Schema
Table: audit_selinux
Represents SELinux information.
| Name | Datatype | Description |
|---|---|---|
| type | UTF8 | A string representing the SELinux event type name, such as MAC_POLICY_LOAD. |
| time | UINT_64 | The UNIX nanoseconds timestamp of the SELinux event. |
| message | UTF8 | The SELinux event's msg field. |
Table: audit_user_msg
When a user starts a terminal, netlink events trigger an audit_user_msg event. You can use audit_user_msg events to track SSH login attempts, sudo elevations, and users swapping to different system users. You can also track events inside containers.

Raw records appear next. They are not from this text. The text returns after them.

Setup of onyx:
// bf16_unit
module bf16_unit
# (parameter G = 6) (
    input  clk,
    input  reset,
    input  [15:0] in1,
    input  [15:0] in2,
    input  [15:0] in3,
    input  [15:0] in4,
    input  [15:0] in5,
    input  [15:0] in6,
    input  [15:0] in7,
    input  [15:0] in8,
    input  [15:0] in9,
    input  [15:0] in10,
    input  [15:0] in11,
    input  [15:0] in12,
    input  [15:0] in13,
    input  [15:0] in14,
    input  [15:0] in15,
    input  [15:0] in16,
    input  [15:0] in17,
    input  [15:0] in18,
    input  [4:0] funct5,
    output wire [15:0] result
);
For scale: about 19000 cells after synthesis, roughly 170000 um2 of cells after synthesis.
export LEC_CHECK = 0
export CAP_MARGIN = 20
export CELL_PAD_IN_SITES_DETAIL_PLACEMENT = 1
export CELL_PAD_IN_SITES_GLOBAL_PLACEMENT = 2
export CORE_MARGIN = 2
export CORE_UTILIZATION = 40
export GPL_ROUTABILITY_DRIVEN = 0
export MIN_ROUTING_LAYER = met2
export PLACE_DENSITY_LB_ADDON = 0.12
export SETUP_SLACK_MARGIN = -0.19
export SLEW_MARGIN = 20
create_clock -name core_clock -period 11.7 [get_ports {clk}]
run.sh (not shown) runs the stock make flow with config.mk's settings and CLKGATE_MAP_FILE=.
--- input diff onyx..fjord ---
- clearing GPL_ROUTABILITY_DRIVEN, which used to be 0
- putting PLACE_DENSITY at 0.6 where nothing was set
- clearing CELL_PAD_IN_SITES_GLOBAL_PLACEMENT, which used to be 2
- clearing SETUP_SLACK_MARGIN, which used to be -0.19
- clearing CELL_PAD_IN_SITES_DETAIL_PLACEMENT, which used to be 1
- clearing MIN_ROUTING_LAYER, which used to be met2
- clearing PLACE_DENSITY_LB_ADDON, which used to be 0.12
- swapping 40 for 72 in CORE_UTILIZATION
- putting CTS_CLUSTER_SIZE at 14 where nothing was set
- swapping 11.7 for 5.1 in the clock period (ns, I/O delays scaled along)
Notes after the runs:
Looking at internal power contribution, fjord sits 24000 uW higher than onyx does.
Taking onyx as the reference, in fjord sequential power now sits higher; cell area now sits lower.
fjord -> stages 100% | layout checks FAIL | setup timing
Here is what was changed in the inputs of juniper compared with fjord.
- PLACE_DENSITY no longer set, was 0.6
- CORE_UTILIZATION now 71, was 72
- the clock period (ns, I/O delays scaled along) now 5.92, was 5.1
Findings:
- juniper was carried through to the last stage, and its layout satisfied the timing, design-rule and antenna checks.
- juniper reports a higher die outline area than fjord does.
- [compare] base=fjord new=juniper: number of search-and-repair iterations in the first detailed-routing pass lost 3; number of antenna violations at the first check in global routing saw a decrease; final-report setup violation count now sits lower; area occupied by multi-input gates level; wire length of the first global-routing pass shrank by about 2.5%.
- Power dissipated by switching net loads in juniper is about 14% below fjord.
- Of the two values seen for last element of the critical path, result[12] was produced by fjord and result[10] by juniper.
- juniper consumes less power than fjord does.
- Against fjord, routed wire length in juniper fell by a few percent.
- juniper vs. fjord: met1 usage in global routing went up by 0.99 points.
Inputs modified between juniper and willow:
- CAP_MARGIN changed from 20 to 35
- PLACE_DENSITY_LB_ADDON newly set to 0.29
- CORE_UTILIZATION changed from 71 to 72
- the clock period (ns, I/O delays scaled along) changed from 5.92 to 4.8
--- outcome ---
- Although willow finished all stages, its layout failed final checks on antenna rules, setup timing.
- Portion of total power attributed to sequential cells ends up higher on juniper.
- Compared with juniper, in willow power increased about 24%; proportion of total power due to net switching saw an increase; clock network area share saw little to no change; non-clock buffer count now larger.
Setup changes, willow to tundra
- PLACE_DENSITY: unset -> 0.6
- CAP_MARGIN: 35 -> 20
- CTS_CLUSTER_SIZE: 14 -> unset
- CORE_UTILIZATION: 72 -> 70
- PLACE_DENSITY_LB_ADDON: 0.29 -> unset
- the clock period (ns, I/O delays scaled along): 4.8 -> 6.24
Findings:
- willow and tundra: one clean run, tundra; the rest did not finish clean.
- | willow | all stages done | FAIL | antenna rules, setup timing |
- Of willow and tundra, the lower worst ir drop on vdd belongs to tundra.
- tundra vs willow — share of the clock period used by the worst path dropped 16 points.
- The via count reported for tundra is lower than the one for willow.
- Reported for willow and tundra, number of logic gates turned out identical to the last digit.
- Cell count: willow vs tundra, no meaningful difference
- tundra ended up with a lower non-clock buffer count in the final layout than willow did.
- From willow to tundra the numbers moved as follows: number of well taps shows an increase of 4.1%, area of the die shows an increase of 2.8%.

* * *

## wip/pepper
bf16_unit again, from the RTL that the note above started with.
make LEC_CHECK=0 ABC_AREA=0 CAP_MARGIN=40 CORE_MARGIN=2 CORE_UTILIZATION=72 CTS_CLUSTER_DIAMETER=350 CTS_CLUSTER_SIZE=14 PLACE_DENSITY_LB_ADDON=0.07 SLEW_MARGIN=20 TNS_END_PERCENT=5 finish   # period 4.26 ns
wip/pepper finished all stages; however, its layout fails the closing checks, the failures being negative setup slack.
Here is what was changed in the inputs of wip/quartz compared with wip/pepper.
==> flow/config.mk <==
export PLATFORM = sky130hd
export DESIGN_NAME = bf16_unit
export DESIGN_NICKNAME = bf16_unit
export VERILOG_FILES = /design/flow/design.v
export SDC_FILE = /design/flow/constraint.sdc
export NUM_CORES = 4
export LEC_CHECK = 0
export CAP_MARGIN = 20
export CORE_MARGIN = 2
export CORE_UTILIZATION = 72
export CTS_CLUSTER_DIAMETER = 260
export PLACE_DENSITY = 0.6
export SLEW_MARGIN = 20
==> flow/constraint.sdc <==
create_clock -name core_clock -period 6.18 [get_ports {clk}]
set_input_delay 1.2360 -clock core_clock [delete_from_list [all_inputs] [get_ports {clk}]]
set_output_delay 1.2360 -clock core_clock [all_outputs]
set_load 0.01 [all_outputs]
--- outcome ---
- Across wip/pepper and wip/quartz, a clean result was obtained everywhere but in wip/pepper.
- Complete run, failing final checks: wip/pepper, reason negative setup slack.
- Required time at the worst-slack endpoint, wip/pepper and wip/quartz: higher on wip/quartz
- From wip/pepper to wip/quartz the numbers moved as follows: clock skew decreased by 0.014 ns relative to the old numbers; critical path depth decreased by 2 relative to the old numbers; static leakage decreased by about 1.4% relative to the old numbers; routed wire length closely matched the old numbers.
- wip/quartz reports its capture point of the critical path as result[4] while wip/pepper reports result[14].
diff inputs: wip/quartz => wip/zinc
--- a/flow/config.mk
+++ b/flow/config.mk
@@ -8,6 +8,5 @@
 export CAP_MARGIN = 20
 export CORE_MARGIN = 2
-export CORE_UTILIZATION = 72
-export CTS_CLUSTER_DIAMETER = 260
+export CORE_UTILIZATION = 70
 export PLACE_DENSITY = 0.6
 export SLEW_MARGIN = 20
==> flow/constraint.sdc <==
create_clock -name core_clock -period 6.22 [get_ports {clk}]
set_input_delay 1.2440 -clock core_clock [delete_from_list [all_inputs] [get_ports {clk}]]
set_output_delay 1.2440 -clock core_clock [all_outputs]
set_load 0.01 [all_outputs]
==> results <==
- wip/quartz finished every step from synthesis to the final layout, and the layout passed the timing, design-rule and antenna checks.
- The flow did not stop early for wip/zinc: all stages ran, and the layout cleared the timing, design-rule and antenna checks.
- Compare wip/zinc and wip/quartz | worst hold-check slack lower: wip/quartz
- Summary — number of clock buffer instances in the layout, wip/zinc relative to wip/quartz: lower, by 18.
- Comparing wip/zinc with wip/quartz, the cell area came out essentially unchanged.
Input changes introduced in wip/indigo (baseline for comparison: wip/zinc):
--- a/flow/config.mk
+++ b/flow/config.mk
@@ -8,5 +8,5 @@
 export CAP_MARGIN = 20
 export CORE_MARGIN = 2
-export CORE_UTILIZATION = 70
+export CORE_UTILIZATION = 9
 export PLACE_DENSITY = 0.6
 export SLEW_MARGIN = 20
==> flow/constraint.sdc <==
create_clock -name core_clock -period 11.4 [get_ports {clk}]
set_input_delay 2.2800 -clock core_clock [delete_from_list [all_inputs] [get_ports {clk}]]
set_output_delay 2.2800 -clock core_clock [all_outputs]
set_load 0.01 [all_outputs]
### Flow results
- Delta (wip/indigo minus wip/zinc): net switching power lower; final area saw an increase; non-clock buffer count -about 3.2%; leakage power total went up by about 0.4%; power share of the clock group increased 1.9 points.
- In wip/indigo, power is lower than in wip/zinc.
- Number of global-route vias before repair: wip/zinc and wip/indigo compared, higher one is wip/zinc
- wip/indigo: cell resize tally after clock tree synthesis 5 below wip/zinc
- met2 wire length for wip/indigo: 22% up relative to wip/zinc
Power figures rest on the tool's default switching activity, not on a simulated workload.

| Name | Datatype | Description/Attributes |
|---|---|---|
| uid | int32 | The UID of the process triggering the event. |
| pid | int32 | The PID of the process triggering the event. |
| sophos_pid | string | A unique ID created using the PID of the process and a unique identifier. |
| type | int32 | The nlmsg_type value of the netlink event. |
| time | int32 | The Unix timestamp of the event. |
| message | string | The first For example, the message from the following
|
| path | string | The path of the process triggering the event. |
| address | string | The IPv4 or IPv6 address if the event is triggered over the network. You typically see this in SSH or container events. |
| terminal | string | The terminal ID of the created terminal. |
Example
{
"uid": 0,
"pid": 767417,
"sophos_pid": "767417:17273496908417400",
"type": 1105,
"time": 172734969,
"message": "op=PAM:session_open",
"path": "/usr/bin/sudo",
"address": "?",
"terminal": "/dev/pts/10"
}
Table: alerts
Represents alert information.
| Name | Datatype | Description/Attributes |
|---|---|---|
| unix_nano_timestamp | int64 | UnixNanoTimestamp is the Unix timestamp of when the Alert was generated. |
| alert_id | utf8 | AlertID is the UUID for the alert. |
| sensor_id | utf8 | SensorID is the unique identifier for Sophos Linux Sensor (SLS). |
| priority | utf8 | Priority is the Alert's priority. |
| process_uuid | utf8 | ProcessUUID is a unique ID that represents the unique process. |
| incident_id | utf8 | IncidentID is the ID of the overall incident. This will be present if the event is part of an incident. |
| policy_type | utf8 | PolicyType is the policy's type. |
| strategy_name | utf8 | StrategyName is the name of the strategy which triggered the alert. |
| audit_group_id | utf8 | AuditGroupID is the ID of the overall audit group event. This will be present if the event is part of an audit group event. |
| messages | list utf8 |
Table: sensor_metadata
Represents a single key/value pair of metadata for specific sensor.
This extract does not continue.